Welcome Guest, Not a member yet? Register   Sign In
MVC Best Practices
#3

[eluser]tonanbarbarian[/eluser]
i can answer some of your questions from a slightly different angle.

All of my answers are geared towards getting the best performance from your site.

1. technically you can put your entire site into a single controller. However you would not want to do that if you want your site to perform well because each page request will usually only need to use 1 method from the controller to display the page. If your controller has dozens of methods in it you could end up with a situation whereby PHP is having to parse and process a large code file but only needs to run 10% or less of the code to display that page.

So if you split your site into multiple controllers PHP has less code to process for any given page request and will therefore run faster.

Also from the point of view of code management having multiple controllers make it easier to find and work with code when you have to make changes or otherwise maintain the code.

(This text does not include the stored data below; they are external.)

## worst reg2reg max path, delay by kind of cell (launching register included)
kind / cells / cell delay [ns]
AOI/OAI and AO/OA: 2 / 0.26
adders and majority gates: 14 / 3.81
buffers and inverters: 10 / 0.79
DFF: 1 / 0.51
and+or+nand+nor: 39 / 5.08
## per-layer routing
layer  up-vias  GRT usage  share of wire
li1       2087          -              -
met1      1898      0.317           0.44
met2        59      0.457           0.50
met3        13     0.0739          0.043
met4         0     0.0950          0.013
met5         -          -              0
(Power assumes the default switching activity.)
File: src/rtl/spi_pkg.sv
// rtl/spi_pkg.sv - state encoding, command codes and phase lengths for the SPI master
package spi_pkg;

    typedef enum logic [2:0] {
        IDLE,
        ARM,
        SEL,
        SHIFT,
        WAIT,
        READ,
        GAP
    } spi_state_t;

    localparam logic [1:0] CMD_WR_ADDR = 2'b00;
    localparam logic [1:0] CMD_WR_DATA = 2'b01;
    localparam logic [1:0] CMD_RD_ADDR = 2'b10;
    localparam logic [1:0] CMD_RD_DATA = 2'b11;

    localparam int FRAME_W_DEF = 10;
    localparam int DATA_W_DEF  = 8;
    localparam int RD_LAT_DEF  = 2;
    localparam int GAP_CYC_DEF = 1;

    // The phase counter counts down to zero, so a phase of len cycles loads len-1.
    function automatic logic [3:0] phase_load(input int len);
        return 4'(len - 1);
    endfunction

endpackage

File: src/rtl/spi_shift_reg.sv
// rtl/spi_shift_reg.sv - MOSI parallel-load shifter and MISO serial capture register
module spi_shift_reg #(
    parameter int FRAME_W = 10,
    parameter int DATA_W  = 8
) (
    input  logic               clk,
    input  logic               rst,
    input  logic               load,
    input  logic               shift_tx,
    input  logic               shift_rx,
    input  logic [FRAME_W-1:0] tx_word,
    input  logic               miso,
    output logic               tx_msb,
    output logic [DATA_W-1:0]  rx_next
);

    logic [FRAME_W-1:0] tx_sr;
    // Only DATA_W-1 bits are stored; the final bit is taken live from miso.
    logic [DATA_W-2:0]  rx_sr;

    assign tx_msb  = tx_sr[FRAME_W-1];
    assign rx_next = {rx_sr, miso};

    // Load the command word on accept, shift it left MSB-first; shift MISO in.
    always_ff @(posedge clk) begin
        if (rst) begin
            tx_sr <= '0;
            rx_sr <= '0;
        end else begin
            if (load) begin
                tx_sr <= tx_word;
            end else if (shift_tx) begin
                tx_sr <= {tx_sr[FRAME_W-2:0], 1'b0};
            end
            if (shift_rx) begin
                rx_sr <= rx_next[DATA_W-2:0];
            end
        end
    end

endmodule
File: config.mk
export PLATFORM = sky130hd
export DESIGN_NAME = wb_writer
export DESIGN_NICKNAME = d
export VERILOG_FILES = /design/src/rtl/wb_writer.sv
export SDC_FILE = /design/constraint.sdc
export NUM_CORES = 1
export LEC_CHECK = 0
export CORE_ASPECT_RATIO = 2
export CORE_MARGIN = 2
export CORE_UTILIZATION = 63
export DETAILED_ROUTE_END_ITERATION = 16
export DONT_BUFFER_PORTS = 1
export GPL_TIMING_DRIVEN = 0
export MAX_ROUTING_LAYER = met4
export PLACE_DENSITY_LB_ADDON = 0.05
export SLEW_MARGIN = 20
export SYNTH_ARGS = -nofsm -noshare
export SYNTH_HDL_FRONTEND = slang
export SYNTH_SLANG_ARGS = --single-unit
File: constraint.sdc
create_clock -name clk -period 2.6 [get_ports clk]
set_input_delay 0.52 -clock clk [delete_from_list [all_inputs] [get_ports clk]]
set_output_delay 0.52 -clock clk [all_outputs]
set_load 0.02 [all_outputs]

most people split controller into logical groupings based on the actions on the site, or the tables in the database.
so for example you might have a users controller which handles all interactions with the user account, add, edit, delete, login, logout etc, and you might have a posts controller which handles all blog posts, view, comment, insert, edit, delete etc

2. the main advantage to having controllers in sub folders is that you can then reuse controller names if you need to.
this does not happen often.

3. there is no proper way. i will let others suggest about this because i am talking from the point of view of performance

4. as with the controller example above it is possible to have one model that does everything, but it is extra code that does not need to be processed on each page. As suggested have 1 model per table and that is a good start.

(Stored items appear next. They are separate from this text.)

### src/rtl/bcd_timer_pkg.sv
// Shared types and helpers for the BCD countdown timer.
package bcd_timer_pkg;

  localparam int unsigned DIGIT_W = 4;
  localparam logic [DIGIT_W-1:0] BCD_MAX = 4'd9;

  typedef enum logic [1:0] {
    S_IDLE  = 2'd0,
    S_RUN   = 2'd1,
    S_PAUSE = 2'd2,
    S_DONE  = 2'd3
  } state_e;

  // Saturate a non-decimal nibble to 9 so the counter only ever holds BCD.
  function automatic logic [DIGIT_W-1:0] clamp_digit(input logic [DIGIT_W-1:0] d);
    return (d > BCD_MAX) ? BCD_MAX : d;
  endfunction

endpackage

### src/rtl/bcd_digit_down.sv
// One BCD digit of the down-counter; digits chain through borrow_i/borrow_o.
module bcd_digit_down
  import bcd_timer_pkg::*;
(
  input  logic               clk,
  input  logic               rst_n,
  input  logic               load_i,
  input  logic [DIGIT_W-1:0] load_val_i,
  input  logic               dec_en_i,
  input  logic               borrow_i,
  output logic               borrow_o,
  output logic [DIGIT_W-1:0] digit_o
);

  logic [DIGIT_W-1:0] digit_q;
  logic [DIGIT_W-1:0] digit_d;

  // Load wins over decrement; 0 wraps to 9 and passes the borrow upward.
  always_comb begin
    digit_d = digit_q;
    if (load_i) begin
      digit_d = load_val_i;
    end else if (dec_en_i && borrow_i) begin
      digit_d = (digit_q == 4'd0) ? BCD_MAX : (digit_q - 4'd1);
    end
  end

  always_ff @(posedge clk or negedge rst_n) begin
    if (!rst_n) begin
      digit_q <= '0;
    end else begin
      digit_q <= digit_d;
    end
  end

  assign borrow_o = borrow_i && (digit_q == 4'd0);
  assign digit_o  = digit_q;

endmodule

### src/rtl/bcd_countdown_timer.sv
// Multi-digit BCD countdown timer with start/stop/load control and a done pulse.
// Optional periodic reload on expiry when AUTO_RELOAD_EN is defined.
module bcd_countdown_timer
  import bcd_timer_pkg::*;
#(
  parameter int unsigned N_DIGITS = 2
) (
  input  logic                  clk,
  input  logic                  reset,
  input  logic                  load,
  input  logic [4*N_DIGITS-1:0] preset_value,
  input  logic                  start,
  input  logic                  stop,
  input  logic                  tick,
  output logic [4*N_DIGITS-1:0] count,
  output logic                  running,
  output logic                  zero,
  output logic                  done
);

  localparam int unsigned CW = 4 * N_DIGITS;

  state_e          state_q;
  state_e          state_d;
  logic            done_q;
  logic            done_d;
  logic            running_q;
  logic            dec_en;
  logic            dig_load;
  logic            count_nz;
  logic            reload_nz;
  logic [CW-1:0]   count_w;
  logic [CW-1:0]   preset_clamped;
  logic [CW-1:0]   load_val;
  logic [N_DIGITS:0] borrow;

  // The lowest digit always decrements; the chain's final borrow means all digits are zero.
  assign borrow[0] = 1'b1;
  assign count_nz  = ~borrow[N_DIGITS];

  for (genvar g = 0; g < N_DIGITS; g++) begin : g_digit
    assign preset_clamped[4*g +: 4] = clamp_digit(preset_value[4*g +: 4]);

    bcd_digit_down u_digit (
      .clk       (clk),
      .rst_n     (reset),
      .load_i    (dig_load),
      .load_val_i(load_val[4*g +: 4]),
      .dec_en_i  (dec_en),
      .borrow_i  (borrow[g]),
      .borrow_o  (borrow[g+1]),
      .digit_o   (count_w[4*g +: 4])
    );
  end

`ifdef AUTO_RELOAD_EN
  logic [CW-1:0] reload_q;
  logic          reload_hit;

  assign reload_nz  = (reload_q != '0);
  assign reload_hit = done_d && reload_nz;
  assign dig_load   = load || reload_hit;
  assign load_val   = load ? preset_clamped : reload_q;

  always_ff @(posedge clk or negedge reset) begin
    if (!reset) begin
      reload_q <= '0;
    end else if (load) begin
      reload_q <= preset_clamped;
    end
  end
`else
  assign reload_nz = 1'b0;
  assign dig_load  = load;
  assign load_val  = preset_clamped;
`endif

  // Control: load > stop > start > tick; a zero reload value behaves like no reload.
  always_comb begin
    state_d = state_q;
    done_d  = 1'b0;
    dec_en  = 1'b0;
    if (load) begin
      state_d = S_IDLE;
    end else begin
      case (state_q)
        S_IDLE: begin
          if (!stop && start && count_nz) begin
            state_d = S_RUN;
          end
        end
        S_RUN: begin
          if (stop) begin
            state_d = S_PAUSE;
          end else if (tick && count_nz) begin
            dec_en = 1'b1;
            if (count_w == CW'(1)) begin
              done_d  = 1'b1;
              state_d = reload_nz ? S_RUN : S_DONE;
            end
          end
        end
        S_PAUSE: begin
          if (!stop && start) begin
            state_d = S_RUN;
          end
        end
        S_DONE: begin
          state_d = S_DONE;
        end
        default: begin
          state_d = S_IDLE;
        end
      endcase
    end
  end

  always_ff @(posedge clk or negedge reset) begin
    if (!reset) begin
      state_q   <= S_IDLE;
      done_q    <= 1'b0;
      running_q <= 1'b0;
    end else begin
      state_q   <= state_d;
      done_q    <= done_d;
      running_q <= (state_d == S_RUN);
    end
  end

  assign count   = count_w;
  assign zero    = (count_w == '0);
  assign running = running_q;
  assign done    = done_q;

endmodule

Overall my notes on performance might seem a bit over the top, but if you want to produce a site that performs at its optimum then the less code that has to be parsed for each page means less memory used and faster page processing. For a low use site it does not matter at all, until your hosting provider oversells their server and the load gets high, or suddenly your site becomes the next slashdot and you are getting a million hits per day.

You could take the idea to the extreme and have a separate controller for each page with its own unique model. However I do not recommend this, particularly for the model, as the idea behind using a model in the first place is to reuse common code.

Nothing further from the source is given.